**Given information**
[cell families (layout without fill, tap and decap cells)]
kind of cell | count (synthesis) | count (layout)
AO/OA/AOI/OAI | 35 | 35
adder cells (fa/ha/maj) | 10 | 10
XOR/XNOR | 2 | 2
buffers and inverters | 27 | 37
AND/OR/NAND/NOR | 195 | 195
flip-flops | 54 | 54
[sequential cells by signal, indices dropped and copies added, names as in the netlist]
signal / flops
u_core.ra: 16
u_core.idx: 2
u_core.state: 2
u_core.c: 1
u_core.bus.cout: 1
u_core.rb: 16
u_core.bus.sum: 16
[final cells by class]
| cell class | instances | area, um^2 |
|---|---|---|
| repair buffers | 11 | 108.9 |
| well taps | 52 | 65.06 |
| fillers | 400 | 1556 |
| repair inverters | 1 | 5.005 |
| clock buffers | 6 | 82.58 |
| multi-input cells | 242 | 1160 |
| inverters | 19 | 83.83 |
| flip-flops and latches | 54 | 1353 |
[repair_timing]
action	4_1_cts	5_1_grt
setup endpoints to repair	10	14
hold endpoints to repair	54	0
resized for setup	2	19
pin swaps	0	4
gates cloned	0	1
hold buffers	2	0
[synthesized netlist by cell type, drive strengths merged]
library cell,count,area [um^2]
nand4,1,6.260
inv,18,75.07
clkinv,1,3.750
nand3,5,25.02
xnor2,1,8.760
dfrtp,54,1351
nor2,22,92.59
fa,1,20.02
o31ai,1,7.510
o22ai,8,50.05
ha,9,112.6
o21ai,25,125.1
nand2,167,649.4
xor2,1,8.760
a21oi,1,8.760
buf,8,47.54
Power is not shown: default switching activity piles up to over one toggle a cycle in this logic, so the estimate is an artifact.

**What needs to be done**
Every line in the records that holds the word "area" should be copied into the answer.

**Written solution**
| cell class | instances | area, um^2 |
library cell,count,area [um^2]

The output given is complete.